Los países europeos se han visto afectados por un aumento de casos de gripe, vinculado a la propagación de una nueva cepa dominante del virus, y el brote ya está poniendo a prueba los sistemas de salud en varios países, informa The Guardian, citando datos de la Organización Mundial de la Salud.
Según la OMS, al menos 27 de los 38 países de la Región Europea han notificado una actividad gripal alta o muy alta. En seis países, entre ellos Irlanda, Serbia, Eslovenia y el Reino Unido, más de la mitad de los pacientes con síntomas gripales dieron positivo en la prueba de la gripe.

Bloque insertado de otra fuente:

`config.mk`:
```
export PLATFORM = sky130hd
export DESIGN_NAME = fifo_rd_fwft
export DESIGN_NICKNAME = d
export VERILOG_FILES = /design/src/rtl/fifo_rd_fwft.sv
export SDC_FILE = /design/constraint.sdc
export NUM_CORES = 1
export LEC_CHECK = 0
export BUFFER_PORTS_ARGS = -buffer_cell sky130_fd_sc_hd__buf_4
export CORE_UTILIZATION = 38
export CTS_BUF_LIST = sky130_fd_sc_hd__clkbuf_16
export CTS_CLUSTER_SIZE = 16
export DETAILED_ROUTE_END_ITERATION = 8
export PLACE_DENSITY_LB_ADDON = 0.3
export SYNTH_ARGS = -nofsm -noshare
export SYNTH_HDL_FRONTEND = slang
export SYNTH_SLANG_ARGS = --single-unit
```
`constraint.sdc`:
```
create_clock -name r_clk -period 3.05 [get_ports r_clk]
set_input_delay 0.61 -clock r_clk [delete_from_list [all_inputs] [get_ports r_clk]]
set_output_delay 0.61 -clock r_clk [all_outputs]
set_load 0.01 [all_outputs]
```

La OMS señala que la temporada de gripe de este año comenzó unas cuatro semanas antes que en años anteriores. En este sentido, la organización insta a la población a seguir las medidas preventivas: vacunarse, quedarse en casa si no se encuentra bien y usar mascarilla en lugares públicos si presenta síntomas respiratorios.

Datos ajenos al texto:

--- config.mk ---
export PLATFORM = sky130hd
export DESIGN_NAME = hps_chan_mbox
export DESIGN_NICKNAME = d
export VERILOG_FILES = /design/src/rtl/hps_chan_mbox.sv
export SDC_FILE = /design/constraint.sdc
export NUM_CORES = 1
export LEC_CHECK = 0
export BUFFER_PORTS_ARGS = -buffer_cell sky130_fd_sc_hd__buf_4
export CAP_MARGIN = 20
export CORE_MARGIN = 4
export CORE_UTILIZATION = 50
export DETAILED_ROUTE_END_ITERATION = 7
export GPL_TIMING_DRIVEN = 0
export PLACE_DENSITY_LB_ADDON = 0.12
export SYNTH_ARGS = -nofsm -noshare
export SYNTH_HDL_FRONTEND = slang
export SYNTH_SLANG_ARGS = --single-unit
--- constraint.sdc ---
create_clock -name clk_sys -period 5.3 [get_ports clk_sys]
set_input_delay 0.53 -clock clk_sys [delete_from_list [all_inputs] [get_ports clk_sys]]
set_output_delay 0.53 -clock clk_sys [all_outputs]
set_load 0.01 [all_outputs]
--- src/rtl/hps_chan_mbox.sv ---
// rtl/hps_chan_mbox.sv - multi-channel byte mailbox between the HPS command bus and the core
// Each channel has a to-core and a from-core FIFO; three command codes give STATUS, WRITE and READ.
module hps_chan_mbox #(
  parameter int          CHANNELS = 2,
  parameter int          DEPTH    = 16,
  parameter logic [15:0] CMD_BASE = 16'h0060
) (
  input  logic                  clk_sys,
  input  logic                  reset_n,
  input  logic                  io_enable,
  input  logic                  io_strobe,
  input  logic [15:0]           io_din,
  output logic [15:0]           io_dout,
  output logic [8*CHANNELS-1:0] out_data,
  output logic [CHANNELS-1:0]   out_valid,
  input  logic [CHANNELS-1:0]   out_ready,
  input  logic [8*CHANNELS-1:0] in_data,
  input  logic [CHANNELS-1:0]   in_valid,
  output logic [CHANNELS-1:0]   in_ready
);

  localparam int             AW       = $clog2(DEPTH);
  localparam logic [AW:0]    FULL_LVL = (AW+1)'(DEPTH);
  localparam logic [AW:0]    LVL_ONE  = 1;
  localparam logic [AW-1:0]  PTR_ONE  = 1;

  logic [9:0]                     word_cnt;
  logic [15:0]                    cmd;
  logic [2:0]                     ch;
  logic                           bad;
  logic [CHANNELS-1:0]            ovf;

  logic                           is_status, is_write, is_read;
  logic                           strobe_w, wr_word, rd_word, ovf_clr, idx_bad;
  logic [15:0]                    dout_next;
  logic [CHANNELS-1:0]            tx_full_v, rx_ne_v, tx_push, rx_pop, ovf_set;
  logic [CHANNELS-1:0][AW:0]      rx_lvl_p;
  logic [CHANNELS-1:0][7:0]       rx_head_p;
  logic [AW:0]                    din_lvl;
  logic [7:0]                     ch_head;
  logic                           ch_rx_ne;

  assign is_status = (cmd == CMD_BASE);
  assign is_write  = (cmd == CMD_BASE + 16'd1);
  assign is_read   = (cmd == CMD_BASE + 16'd2);
  assign idx_bad   = ({1'b0, io_din[2:0]} >= 4'(CHANNELS));
  assign strobe_w  = io_enable & io_strobe & (word_cnt != 10'd0);
  assign wr_word   = strobe_w & is_write & (word_cnt >= 10'd2) & ~bad;
  assign rd_word   = strobe_w & is_read & (word_cnt >= 10'd2) & ~bad;
  assign ovf_clr   = strobe_w & is_status & (word_cnt == 10'd2);

  always_comb begin
    din_lvl  = '0;
    ch_head  = '0;
    ch_rx_ne = 1'b0;
    for (int c = 0; c < CHANNELS; c++) begin
      if (io_din[2:0] == 3'(c)) din_lvl = rx_lvl_p[c];
      if (ch == 3'(c)) begin
        ch_head  = rx_head_p[c];
        ch_rx_ne = rx_ne_v[c];
      end
    end
  end

  // Reply word for the current strobe; only loaded when a non-command word is strobed.
  always_comb begin
    dout_next = '0;
    if (is_status && word_cnt == 10'd1)
      dout_next = {8'(tx_full_v), 8'(rx_ne_v)};
    else if (is_status && word_cnt == 10'd2)
      dout_next = {8'h00, 8'(ovf)};
    else if (is_read && word_cnt == 10'd1 && !idx_bad)
      dout_next = 16'(din_lvl);
    else if (rd_word && ch_rx_ne)
      dout_next = {1'b1, 7'b0, ch_head};
  end

  always_ff @(posedge clk_sys or negedge reset_n) begin
    if (!reset_n) begin
      word_cnt <= '0;
      cmd      <= '0;
      ch       <= '0;
      bad      <= 1'b0;
      io_dout  <= '0;
      ovf      <= '0;
    end else begin
      // A refused push in the clearing cycle keeps its flag set.
      ovf <= (ovf & ~{CHANNELS{ovf_clr}}) | ovf_set;
      if (!io_enable) begin
        word_cnt <= '0;
        cmd      <= '0;
        ch       <= '0;
        bad      <= 1'b0;
        io_dout  <= '0;
      end else if (io_strobe) begin
        if (word_cnt != 10'h3FF) word_cnt <= word_cnt + 10'd1;
        if (word_cnt == 10'd0) begin
          cmd     <= io_din;
          bad     <= 1'b0;
          io_dout <= '0;
        end else begin
          io_dout <= dout_next;
          if (word_cnt == 10'd1 && (is_write || is_read)) begin
            ch  <= io_din[2:0];
            bad <= idx_bad;
          end
        end
      end
    end
  end

  for (genvar c = 0; c < CHANNELS; c++) begin : g_ch
    logic [7:0]    tx_mem [DEPTH];
    logic [7:0]    rx_mem [DEPTH];
    logic [AW-1:0] tx_wp, tx_rp, rx_wp, rx_rp;
    logic [AW:0]   tx_lvl, rx_lvl;
    logic          tx_pop, rx_push;

    assign tx_pop             = out_valid[c] & out_ready[c];
    assign rx_push            = in_valid[c] & in_ready[c];
    assign out_valid[c]       = (tx_lvl != '0);
    assign out_data[8*c +: 8] = tx_mem[tx_rp];
    assign in_ready[c]        = (rx_lvl != FULL_LVL);
    assign tx_full_v[c]       = (tx_lvl == FULL_LVL);
    assign rx_ne_v[c]         = (rx_lvl != '0);
    assign rx_lvl_p[c]        = rx_lvl;
    assign rx_head_p[c]       = rx_mem[rx_rp];
    // Full is judged before any same-cycle pop, so a full FIFO refuses the byte.
    assign tx_push[c]         = wr_word & (ch == 3'(c)) & ~tx_full_v[c];
    assign ovf_set[c]         = wr_word & (ch == 3'(c)) & tx_full_v[c];
    assign rx_pop[c]          = rd_word & (ch == 3'(c)) & rx_ne_v[c];

    always_ff @(posedge clk_sys) begin
      if (tx_push[c]) tx_mem[tx_wp] <= io_din[7:0];
      if (rx_push)    rx_mem[rx_wp] <= in_data[8*c +: 8];
    end

    always_ff @(posedge clk_sys or negedge reset_n) begin
      if (!reset_n) begin
        tx_wp  <= '0;
        tx_rp  <= '0;
        tx_lvl <= '0;
        rx_wp  <= '0;
        rx_rp  <= '0;
        rx_lvl <= '0;
      end else begin
        if (tx_push[c]) tx_wp <= tx_wp + PTR_ONE;
        if (tx_pop)     tx_rp <= tx_rp + PTR_ONE;
        case ({tx_push[c], tx_pop})
          2'b10:   tx_lvl <= tx_lvl + LVL_ONE;
          2'b01:   tx_lvl <= tx_lvl - LVL_ONE;
          default: ;
        endcase
        if (rx_push)   rx_wp <= rx_wp + PTR_ONE;
        if (rx_pop[c]) rx_rp <= rx_rp + PTR_ONE;
        case ({rx_push, rx_pop[c]})
          2'b10:   rx_lvl <= rx_lvl + LVL_ONE;
          2'b01:   rx_lvl <= rx_lvl - LVL_ONE;
          default: ;
        endcase
      end
    end
  end

endmodule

Según la OMS, hasta el 90% de todos los casos confirmados de gripe en la región europea se deben actualmente a una nueva variante estacional del virus: A(H3N2) subclade K. Al mismo tiempo, los expertos enfatizan que actualmente no hay evidencia de que esta cepa cause un curso más severo de la enfermedad en comparación con las variantes anteriores.

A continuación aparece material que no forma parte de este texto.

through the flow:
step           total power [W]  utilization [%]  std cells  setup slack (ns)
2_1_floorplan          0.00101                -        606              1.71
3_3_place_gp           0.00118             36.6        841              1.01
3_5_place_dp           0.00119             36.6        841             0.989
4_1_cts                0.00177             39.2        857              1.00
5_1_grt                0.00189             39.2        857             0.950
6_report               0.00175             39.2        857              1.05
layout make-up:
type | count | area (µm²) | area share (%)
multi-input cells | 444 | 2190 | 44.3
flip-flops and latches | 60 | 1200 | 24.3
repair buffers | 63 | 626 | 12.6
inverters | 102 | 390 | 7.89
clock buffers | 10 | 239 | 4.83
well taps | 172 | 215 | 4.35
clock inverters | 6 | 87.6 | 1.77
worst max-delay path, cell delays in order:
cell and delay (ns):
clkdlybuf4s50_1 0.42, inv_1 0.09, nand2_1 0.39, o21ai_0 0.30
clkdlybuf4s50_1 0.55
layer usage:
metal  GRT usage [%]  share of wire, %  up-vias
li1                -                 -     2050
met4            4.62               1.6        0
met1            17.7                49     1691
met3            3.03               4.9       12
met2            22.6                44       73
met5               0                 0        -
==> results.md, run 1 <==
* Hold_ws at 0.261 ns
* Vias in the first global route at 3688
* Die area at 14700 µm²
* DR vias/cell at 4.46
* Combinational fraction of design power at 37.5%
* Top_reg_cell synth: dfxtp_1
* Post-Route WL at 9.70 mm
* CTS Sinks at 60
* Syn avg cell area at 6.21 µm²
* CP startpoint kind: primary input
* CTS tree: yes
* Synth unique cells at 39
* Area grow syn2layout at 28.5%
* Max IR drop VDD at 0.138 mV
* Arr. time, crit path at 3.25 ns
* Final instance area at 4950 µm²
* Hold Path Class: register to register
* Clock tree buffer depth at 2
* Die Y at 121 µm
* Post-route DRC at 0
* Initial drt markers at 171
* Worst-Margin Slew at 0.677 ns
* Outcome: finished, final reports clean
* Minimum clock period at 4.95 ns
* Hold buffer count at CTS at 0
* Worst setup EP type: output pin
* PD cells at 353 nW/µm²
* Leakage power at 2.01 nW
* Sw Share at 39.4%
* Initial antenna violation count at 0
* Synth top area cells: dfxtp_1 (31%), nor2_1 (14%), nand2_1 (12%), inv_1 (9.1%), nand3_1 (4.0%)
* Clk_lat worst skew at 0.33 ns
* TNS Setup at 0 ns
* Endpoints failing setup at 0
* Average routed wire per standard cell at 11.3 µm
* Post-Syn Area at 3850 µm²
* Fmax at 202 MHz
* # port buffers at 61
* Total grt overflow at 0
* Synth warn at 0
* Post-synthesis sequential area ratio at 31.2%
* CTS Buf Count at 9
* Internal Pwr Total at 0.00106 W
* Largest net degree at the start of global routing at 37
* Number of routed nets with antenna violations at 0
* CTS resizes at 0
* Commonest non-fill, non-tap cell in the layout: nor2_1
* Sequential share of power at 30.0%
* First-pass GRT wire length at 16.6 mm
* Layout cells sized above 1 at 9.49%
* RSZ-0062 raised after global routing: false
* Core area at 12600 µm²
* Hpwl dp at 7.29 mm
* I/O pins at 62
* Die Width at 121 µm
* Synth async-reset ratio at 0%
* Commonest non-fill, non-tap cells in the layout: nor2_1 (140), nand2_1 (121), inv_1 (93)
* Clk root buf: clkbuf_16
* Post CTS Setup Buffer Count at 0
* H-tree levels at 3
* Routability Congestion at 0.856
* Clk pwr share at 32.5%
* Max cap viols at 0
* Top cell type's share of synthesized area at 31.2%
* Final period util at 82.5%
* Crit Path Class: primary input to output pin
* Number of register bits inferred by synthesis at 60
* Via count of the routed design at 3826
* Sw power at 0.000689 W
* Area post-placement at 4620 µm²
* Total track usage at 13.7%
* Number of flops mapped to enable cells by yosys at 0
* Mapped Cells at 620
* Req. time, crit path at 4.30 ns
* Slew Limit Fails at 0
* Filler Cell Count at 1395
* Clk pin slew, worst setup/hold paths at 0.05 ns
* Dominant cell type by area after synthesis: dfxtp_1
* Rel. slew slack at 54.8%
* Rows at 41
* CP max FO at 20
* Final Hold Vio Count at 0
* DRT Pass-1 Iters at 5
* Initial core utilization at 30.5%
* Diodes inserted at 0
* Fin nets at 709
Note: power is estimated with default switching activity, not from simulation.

Los médicos consideran que la vacunación es la forma más eficaz de prevenir la gripe. Esto es especialmente cierto para las personas con mayor riesgo de complicaciones: ancianos, pacientes con enfermedades crónicas, mujeres embarazadas y niños. Se enfatiza especialmente la importancia de la vacunación del personal médico que se encuentra en una zona de mayor riesgo y es responsable de la seguridad de sus pacientes.
El director regional de la OMS para Europa, Hans-Henri Kluge, predice que el pico de incidencia de la gripe en la región caerá a finales de diciembre o principios de enero, por lo que las próximas semanas pueden ser las más difíciles para los sistemas de salud.